Friday, July 20, 2007

The smell of rotting wicker WILL return


The results of my week-long investigation into the unbearable noises coming from my garage are finally in.

If you want to brain-picture the noises, I'd describe them as wheezing and clanging. Also screaming and thudding.

The breakthrough in the case came when I discovered that the noises ONLY came from the garage when Herman wasn't in the house. Then I mounted a surveillance campaign by looking in the garage the next time he went in there.


Conclusion = he's guilty as sin and DEFINITELY "at it" again. I thought he'd got it out of his system but I will NOT cast stones because we were all "at it" in the 80s, but he's an idiot for starting again and will 100% do himself an injury.

I wish he would just stay in the shed where he belongs.

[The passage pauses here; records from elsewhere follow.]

===== config.mk =====
export PLATFORM = sky130hd
export DESIGN_NAME = lsu_ctrl
export DESIGN_NICKNAME = d
export VERILOG_FILES = /design/src/rtl/lsu_ctrl.sv
export SDC_FILE = /design/constraint.sdc
export NUM_CORES = 1
export LEC_CHECK = 0
export ABC_AREA = 1
export ABC_CLOCK_PERIOD_IN_PS = 1500
export CAP_MARGIN = 20
export CORE_AREA = 2 2 113 115
export DETAILED_ROUTE_END_ITERATION = 8
export DIE_AREA = 0 0 115 117
export PLACE_DENSITY = 0.76
export SYNTH_ARGS = -nofsm -noshare
export SYNTH_HDL_FRONTEND = slang
export SYNTH_SLANG_ARGS = --single-unit

===== constraint.sdc =====
create_clock -name clk -period 1.5 [get_ports clk]
set_input_delay 0.45 -clock clk [delete_from_list [all_inputs] [get_ports clk]]
set_output_delay 0.45 -clock clk [all_outputs]
set_load 0.01 [all_outputs]
===== src/rtl/abus_grant_ctrl.sv =====
// abus_grant_ctrl: registers the grant returned by the combinational abus_rr
// arbiter, holds it for the whole bus transaction (bounded by HOLD_MAX cycles)
// and rotates the one-hot arbiter priority past the owner on release.
module abus_grant_ctrl #(
    parameter int N        = 8,
    parameter int HOLD_MAX = 16
) (
    input  logic         clk,
    input  logic         rst,
    input  logic [N-1:0] m_req,
    input  logic [N-1:0] m_last,
    output logic [N-1:0] rr_req,
    output logic [N-1:0] rr_prio,
    input  logic [N-1:0] rr_grant,
    output logic [N-1:0] m_grant,
    output logic         bus_busy,
    output logic         timeout,
    output logic         grant_err
);

    localparam int CW = $clog2(HOLD_MAX);
    localparam logic [N-1:0]  LSB1    = {{(N-1){1'b0}}, 1'b1};
    localparam logic [CW-1:0] CNT_END = CW'(HOLD_MAX - 1);
    localparam logic [CW-1:0] CNT_ONE = CW'(1);

    typedef enum logic [1:0] {
        IDLE    = 2'd0,
        GRANT   = 2'd1,
        RELEASE = 2'd2
    } state_t;

    state_t        r_state, w_state_nxt;
    logic [N-1:0]  r_grant, w_grant_nxt;
    logic [N-1:0]  r_prio, w_prio_nxt;
    logic [CW-1:0] r_cnt, w_cnt_nxt;
    logic          r_busy, w_busy_nxt;
    logic          r_tmo, w_tmo_nxt;
    logic          r_err, w_err_nxt;

    logic          w_onehot;
    logic          w_last_hit;
    logic          w_req_drop;
    logic          w_hold_end;

    // A grant is only accepted if the arbiter returned exactly one bit.
    assign w_onehot   = (rr_grant != '0) && ((rr_grant & (rr_grant - LSB1)) == '0);
    // Only the owner's bits matter; other masters' m_last/m_req are ignored.
    assign w_last_hit = |(m_last & r_grant);
    assign w_req_drop = ~|(m_req & r_grant);
    assign w_hold_end = (r_cnt == CNT_END);

    // Requests reach the arbiter only while the bus is free.
    assign rr_req    = (r_state == IDLE) ? m_req : '0;
    assign rr_prio   = r_prio;
    assign m_grant   = r_grant;
    assign bus_busy  = r_busy;
    assign timeout   = r_tmo;
    assign grant_err = r_err;

    // Next-state, grant/priority/counter updates and one-cycle pulses.
    always_comb begin
        w_state_nxt = r_state;
        w_grant_nxt = r_grant;
        w_prio_nxt  = r_prio;
        w_cnt_nxt   = r_cnt;
        w_tmo_nxt   = 1'b0;
        w_err_nxt   = 1'b0;
        case (r_state)
            IDLE: begin
                if (w_onehot) begin
                    w_grant_nxt = rr_grant;
                    w_cnt_nxt   = '0;
                    w_state_nxt = GRANT;
                end else if (rr_grant != '0) begin
                    w_err_nxt = 1'b1;
                end
            end
            GRANT: begin
                if (w_last_hit || w_req_drop || w_hold_end) begin
                    w_grant_nxt = '0;
                    // Owner becomes lowest priority: its left neighbour goes first.
                    w_prio_nxt  = {r_grant[N-2:0], r_grant[N-1]};
                    w_state_nxt = RELEASE;
                    // A normal end on the last allowed cycle is not a timeout.
                    w_tmo_nxt   = !w_last_hit && !w_req_drop;
                end else begin
                    w_cnt_nxt = r_cnt + CNT_ONE;
                end
            end
            RELEASE: w_state_nxt = IDLE;
            default: w_state_nxt = IDLE;
        endcase
        w_busy_nxt = (w_state_nxt == GRANT);
    end

    // State and registered outputs; reset abandons any transaction at once.
    always_ff @(posedge clk or posedge rst) begin
        if (rst) begin
            r_state <= IDLE;
            r_grant <= '0;
            r_prio  <= LSB1;
            r_cnt   <= '0;
            r_busy  <= 1'b0;
            r_tmo   <= 1'b0;
            r_err   <= 1'b0;
        end else begin
            r_state <= w_state_nxt;
            r_grant <= w_grant_nxt;
            r_prio  <= w_prio_nxt;
            r_cnt   <= w_cnt_nxt;
            r_busy  <= w_busy_nxt;
            r_tmo   <= w_tmo_nxt;
            r_err   <= w_err_nxt;
        end
    end

endmodule


===== config.mk =====
export PLATFORM = sky130hd
export DESIGN_NAME = abus_grant_ctrl
export DESIGN_NICKNAME = d
export VERILOG_FILES = /design/src/rtl/abus_grant_ctrl.sv
export SDC_FILE = /design/constraint.sdc
export NUM_CORES = 1
export LEC_CHECK = 0
export ABC_CLOCK_PERIOD_IN_PS = 2600
export CAP_MARGIN = 20
export CORE_MARGIN = 4
export CORE_UTILIZATION = 46
export DETAILED_ROUTE_END_ITERATION = 10
export PLACE_DENSITY = 0.85
export SYNTH_ARGS = -nofsm -noshare
export SYNTH_HDL_FRONTEND = slang
export SYNTH_SLANG_ARGS = --single-unit

===== constraint.sdc =====
create_clock -name clk -period 2.6 [get_ports clk]
set_input_delay 0.39 -clock clk [delete_from_list [all_inputs] [get_ports clk]]
set_output_delay 0.39 -clock clk [all_outputs]
set_load 0.01 [all_outputs]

I'm bracing my eyes to start seeing him in gym shorts and sweatbands again. Last time he was into fitness (approx 1987 - do NOT quote me) he used to wear a sweatband on his head, two on each wrist and four on each leg = a total of thirteen sweatbands. The laundry basket had to be thrown out after it bore the brunt of a heavy "workout".

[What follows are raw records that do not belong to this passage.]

[src/rtl/btn_event_queue.sv]
// Captures debounced press pulses, serialises them lowest-index-first and queues
// button IDs for the control FSM over a valid/ready handshake.
module btn_event_queue
   import btn_pkg::*;
#(
   parameter  int NUM_BTN = NUM_BTN_DEF,
   parameter  int DEPTH   = DEPTH_DEF,
   localparam int ID_W    = $clog2(NUM_BTN),
   localparam int CNT_W   = $clog2(DEPTH + 1)
) (
   input  logic               clk,
   input  logic               reset_n,
   input  logic [NUM_BTN-1:0] btn_pulse,
   output logic               evt_valid,
   output logic [ID_W-1:0]    evt_id,
   input  logic               evt_ready,
   output logic [CNT_W-1:0]   evt_count,
   output logic               overflow,
   input  logic               clr_overflow
);

   logic [NUM_BTN-1:0] pending;
   logic [NUM_BTN-1:0] sel_onehot;
   logic [NUM_BTN-1:0] push_clr;
   logic [ID_W-1:0]    sel_id;
   logic               found;
   logic               push;
   logic               pop;
   logic               full;
   logic               empty;
   logic               drop;

   // NOTE: every output of this block is defaulted before the loop, so no path
   // leaves a value unassigned and no latch is inferred.
   always_comb begin
      sel_id     = '0;
      sel_onehot = '0;
      found      = 1'b0;
      for (int i = 0; i < NUM_BTN; i++) begin
         if (pending[i] && !found) begin
            sel_id        = ID_W'(i);
            sel_onehot[i] = 1'b1;
            found         = 1'b1;
         end
      end
   end

   assign evt_valid = !empty;
   assign pop       = evt_valid && evt_ready;
   assign push      = (|pending) && (!full || pop);
   assign push_clr  = push ? sel_onehot : '0;

   // A press is lost only when its button is already waiting and not leaving now.
   assign drop = |(btn_pulse & pending & ~push_clr);

   always_ff @(posedge clk or negedge reset_n) begin
      if (!reset_n) begin
         pending  <= '0;
         overflow <= 1'b0;
      end else begin
         pending <= (pending & ~push_clr) | btn_pulse;
         if (drop)              overflow <= 1'b1;
         else if (clr_overflow) overflow <= 1'b0;
      end
   end

   sync_fifo #(
      .WIDTH (ID_W),
      .DEPTH (DEPTH)
   ) u_fifo (
      .clk     (clk),
      .reset_n (reset_n),
      .push    (push),
      .din     (sel_id),
      .pop     (pop),
      .dout    (evt_id),
      .full    (full),
      .empty   (empty),
      .count   (evt_count)
   );

endmodule

[config.mk]
export PLATFORM = sky130hd
export DESIGN_NAME = btn_event_queue
export DESIGN_NICKNAME = d
export VERILOG_FILES = /design/src/rtl/btn_pkg.sv /design/src/rtl/sync_fifo.sv /design/src/rtl/btn_event_queue.sv
export SDC_FILE = /design/constraint.sdc
export NUM_CORES = 1
export LEC_CHECK = 0
export CAP_MARGIN = 40
export CORE_MARGIN = 8
export CORE_UTILIZATION = 59
export CTS_CLUSTER_SIZE = 20
export DETAILED_ROUTE_END_ITERATION = 12
export GPL_TIMING_DRIVEN = 0
export MAX_ROUTING_LAYER = met4
export PLACE_DENSITY_LB_ADDON = 0.12
export SETUP_SLACK_MARGIN = 0.02
export SLEW_MARGIN = 20
export SYNTH_ARGS = -nofsm -noshare
export SYNTH_HDL_FRONTEND = slang
export SYNTH_SLANG_ARGS = --single-unit
[constraint.sdc]
create_clock -name clk -period 6.6 [get_ports clk]
set_clock_uncertainty 0.2 [all_clocks]
set_input_delay 1.32 -clock clk [delete_from_list [all_inputs] [get_ports clk]]
set_output_delay 1.32 -clock clk [all_outputs]
set_load 0.05 [all_outputs]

The smell of rotting wicker was unbearable.

I'm also worried about the state of his exercise bench. It's had the chest freezer balanced on it for the last 15 years and was only something Herman got from a garden centre in the first place, so it is almost CERTAINLY a deathtrap for anyone using it for bench pressing or sitting.

That reminds me: I must take some chops out of the freezer before Sunday. They'll be no good to ANYONE if they're "al-dentay".